Your assignment » Exactly the lines from the start of the data through the line containing "set_output_delay 0.51 -clock" should be output, with both ends kept and nothing added.

::::::::

File: config.mk
export PLATFORM = sky130hd
export DESIGN_NAME = instr_fetch_seq
export DESIGN_NICKNAME = d
export VERILOG_FILES = /design/src/rtl/instr_fetch_seq.sv
export SDC_FILE = /design/constraint.sdc
export NUM_CORES = 1
export LEC_CHECK = 0
export CAP_MARGIN = 0
export CORE_MARGIN = 5
export CORE_UTILIZATION = 45
export DETAILED_ROUTE_END_ITERATION = 16
export GPL_TIMING_DRIVEN = 0
export PLACE_DENSITY = 0.88
export SYNTH_ARGS = -nofsm -noshare
export SYNTH_HDL_FRONTEND = slang
export SYNTH_SLANG_ARGS = --single-unit
File: constraint.sdc
create_clock -name clk_i -period 3.4 [get_ports clk_i]
set_input_delay 0.51 -clock clk_i [delete_from_list [all_inputs] [get_ports clk_i]]
set_output_delay 0.51 -clock clk_i [all_outputs]
set_load 0.005 [all_outputs]
File: src/rtl/instr_fetch_seq.sv
// Instruction fetch/sequencing unit: owns the PC, fetches 16-bit words over a req/ack handshake,
// splits them into decoder fields and applies ldpc/halt. Optional fetch timeout: FETCH_TIMEOUT_EN.
module instr_fetch_seq #(
  parameter int unsigned     PC_W        = 8,
  parameter logic [PC_W-1:0] RESET_PC    = {PC_W{1'b0}},
  parameter int unsigned     TIMEOUT_CYC = 15
) (
  input  logic            clk_i,
  input  logic            rst_i,
  input  logic            start_i,
  output logic            imem_req_o,
  output logic [PC_W-1:0] imem_addr_o,
  input  logic            imem_ack_i,
  input  logic [15:0]     imem_rdata_i,
  output logic [2:0]      opcode_o,
  output logic [1:0]      rd_o,
  output logic [1:0]      rs_o,
  output logic [1:0]      rt_o,
  output logic [7:0]      imm_o,
  output logic            instr_valid_o,
  input  logic            ldpc_i,
  input  logic            halt_i,
  output logic [PC_W-1:0] pc_o,
  output logic            halted_o,
  output logic            fault_o
);

  typedef enum logic [1:0] {
    IDLE   = 2'd0,
    FETCH  = 2'd1,
    EXEC   = 2'd2,
    HALTED = 2'd3
  } state_e;

  localparam logic [PC_W-1:0] PC_ONE = {{(PC_W-1){1'b0}}, 1'b1};

  state_e          state_q, state_d;
  logic [PC_W-1:0] pc_q, pc_d;
  logic            req_q, req_d;
  logic            valid_q, valid_d;
  logic            halted_q, halted_d;
  logic            fault_q, fault_d;
  logic [2:0]      opcode_q, opcode_d;
  logic [1:0]      rd_q, rd_d;
  logic [1:0]      rs_q, rs_d;
  logic [1:0]      rt_q, rt_d;
  logic [7:0]      imm_q, imm_d;

`ifdef FETCH_TIMEOUT_EN
  localparam int unsigned CNT_W = (TIMEOUT_CYC > 1) ? $clog2(TIMEOUT_CYC) : 1;
  localparam logic [CNT_W-1:0] CNT_LAST = CNT_W'(TIMEOUT_CYC - 1);
  logic [CNT_W-1:0] cnt_q, cnt_d;
`endif

  // State register and all registered outputs
  always_ff @(posedge clk_i) begin
    if (rst_i) begin
      state_q  <= IDLE;
      pc_q     <= RESET_PC;
      req_q    <= 1'b0;
      valid_q  <= 1'b0;
      halted_q <= 1'b0;
      fault_q  <= 1'b0;
      opcode_q <= 3'd0;
      rd_q     <= 2'd0;
      rs_q     <= 2'd0;
      rt_q     <= 2'd0;
      imm_q    <= 8'd0;
`ifdef FETCH_TIMEOUT_EN
      cnt_q    <= {CNT_W{1'b0}};
`endif
    end else begin
      state_q  <= state_d;
      pc_q     <= pc_d;
      req_q    <= req_d;
      valid_q  <= valid_d;
      halted_q <= halted_d;
      fault_q  <= fault_d;
      opcode_q <= opcode_d;
      rd_q     <= rd_d;
      rs_q     <= rs_d;
      rt_q     <= rt_d;
      imm_q    <= imm_d;
`ifdef FETCH_TIMEOUT_EN
      cnt_q    <= cnt_d;
`endif
    end
  end

  // Next-state and next-output logic; req/valid are computed for the state being entered
  always_comb begin
    state_d  = state_q;
    pc_d     = pc_q;
    req_d    = 1'b0;
    valid_d  = 1'b0;
    halted_d = halted_q;
    fault_d  = fault_q;
    opcode_d = opcode_q;
    rd_d     = rd_q;
    rs_d     = rs_q;
    rt_d     = rt_q;
    imm_d    = imm_q;
`ifdef FETCH_TIMEOUT_EN
    cnt_d    = cnt_q;
`endif
    case (state_q)
      IDLE: begin
        if (start_i) begin
          state_d = FETCH;
          req_d   = 1'b1;
`ifdef FETCH_TIMEOUT_EN
          cnt_d   = {CNT_W{1'b0}};
`endif
        end else begin
          state_d = IDLE;
        end
      end
      FETCH: begin
        if (imem_ack_i) begin
          opcode_d = imem_rdata_i[15:13];
          rd_d     = imem_rdata_i[12:11];
          rs_d     = imem_rdata_i[10:9];
          rt_d     = imem_rdata_i[8:7];
          imm_d    = imem_rdata_i[7:0];
          valid_d  = 1'b1;
          state_d  = EXEC;
`ifdef FETCH_TIMEOUT_EN
        end else if (cnt_q == CNT_LAST) begin
          fault_d  = 1'b1;
          halted_d = 1'b1;
          state_d  = HALTED;
        end else begin
          cnt_d    = cnt_q + {{(CNT_W-1){1'b0}}, 1'b1};
          req_d    = 1'b1;
        end
`else
        end else begin
          req_d    = 1'b1;
        end
`endif
      end
      EXEC: begin
        // halt has priority over a simultaneous branch
        if (halt_i) begin
          halted_d = 1'b1;
          state_d  = HALTED;
        end else begin
          if (ldpc_i) begin
            pc_d = imm_q[PC_W-1:0];
          end else begin
            pc_d = pc_q + PC_ONE;
          end
          req_d   = 1'b1;
          state_d = FETCH;
`ifdef FETCH_TIMEOUT_EN
          cnt_d   = {CNT_W{1'b0}};
`endif
        end
      end
      HALTED: begin
        halted_d = 1'b1;
        state_d  = HALTED;
      end
      default: begin
        state_d = IDLE;
      end
    endcase
`ifndef FETCH_TIMEOUT_EN
    fault_d = 1'b0;
`endif
  end

  assign imem_req_o    = req_q;
  assign imem_addr_o   = pc_q;
  assign pc_o          = pc_q;
  assign instr_valid_o = valid_q;
  assign halted_o      = halted_q;
  assign fault_o       = fault_q;
  assign opcode_o      = opcode_q;
  assign rd_o          = rd_q;
  assign rs_o          = rs_q;
  assign rt_o          = rt_q;
  assign imm_o         = imm_q;

endmodule
## config.mk

```make
export PLATFORM = sky130hd
export DESIGN_NAME = bip_control
export DESIGN_NICKNAME = d
export VERILOG_FILES = /design/src/rtl/bip_pkg.sv /design/src/rtl/bip_decoder.sv /design/src/rtl/bip_control.sv
export SDC_FILE = /design/constraint.sdc
export NUM_CORES = 1
export LEC_CHECK = 0
export CAP_MARGIN = 20
export CORE_ASPECT_RATIO = 0.9
export CORE_UTILIZATION = 25
export CTS_CLUSTER_DIAMETER = 40
export CTS_CLUSTER_SIZE = 14
export DETAILED_ROUTE_END_ITERATION = 10
export PLACE_DENSITY = 0.56
export SETUP_SLACK_MARGIN = 0.1
export SLEW_MARGIN = 0
export SYNTH_ARGS = -nofsm -noshare
export SYNTH_HDL_FRONTEND = slang
export SYNTH_HIERARCHICAL = 1
export SYNTH_SLANG_ARGS = --single-unit
```

## constraint.sdc

```tcl
create_clock -name clk -period 1.86 [get_ports clk]
set_input_delay 0.279 -clock clk [delete_from_list [all_inputs] [get_ports clk]]
set_output_delay 0.279 -clock clk [all_outputs]
set_load 0.01 [all_outputs]
```
<file path="config.mk">
export PLATFORM = sky130hd
export DESIGN_NAME = alu_instr_sequencer
export DESIGN_NICKNAME = d
export VERILOG_FILES = /design/src/rtl/alu_instr_sequencer.sv
export SDC_FILE = /design/constraint.sdc
export NUM_CORES = 1
export LEC_CHECK = 0
export CORE_MARGIN = 2
export CORE_UTILIZATION = 52
export CTS_CLUSTER_SIZE = 28
export DETAILED_ROUTE_END_ITERATION = 16
export PLACE_DENSITY = 0.76
export SLEW_MARGIN = 10
export SYNTH_ARGS = -nofsm -noshare
export SYNTH_HDL_FRONTEND = slang
export SYNTH_SLANG_ARGS = --single-unit
export TNS_END_PERCENT = 20
</file>
<file path="constraint.sdc">
create_clock -name clk -period 1.67 [get_ports clk]
set_input_delay 0.334 -clock clk [delete_from_list [all_inputs] [get_ports clk]]
set_output_delay 0.334 -clock clk [all_outputs]
set_load 0.03 [all_outputs]
</file>
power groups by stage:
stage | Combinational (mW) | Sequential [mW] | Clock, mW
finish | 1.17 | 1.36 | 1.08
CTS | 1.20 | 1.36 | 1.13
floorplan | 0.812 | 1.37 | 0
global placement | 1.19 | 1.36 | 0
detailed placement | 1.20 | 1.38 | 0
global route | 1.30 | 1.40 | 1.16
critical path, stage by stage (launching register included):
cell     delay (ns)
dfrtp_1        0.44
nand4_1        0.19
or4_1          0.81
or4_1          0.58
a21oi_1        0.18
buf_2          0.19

::::::::

Response to the task »
File: config.mk
export PLATFORM = sky130hd
export DESIGN_NAME = instr_fetch_seq
export DESIGN_NICKNAME = d
export VERILOG_FILES = /design/src/rtl/instr_fetch_seq.sv
export SDC_FILE = /design/constraint.sdc
export NUM_CORES = 1
export LEC_CHECK = 0
export CAP_MARGIN = 0
export CORE_MARGIN = 5
export CORE_UTILIZATION = 45
export DETAILED_ROUTE_END_ITERATION = 16
export GPL_TIMING_DRIVEN = 0
export PLACE_DENSITY = 0.88
export SYNTH_ARGS = -nofsm -noshare
export SYNTH_HDL_FRONTEND = slang
export SYNTH_SLANG_ARGS = --single-unit
File: constraint.sdc
create_clock -name clk_i -period 3.4 [get_ports clk_i]
set_input_delay 0.51 -clock clk_i [delete_from_list [all_inputs] [get_ports clk_i]]
set_output_delay 0.51 -clock clk_i [all_outputs]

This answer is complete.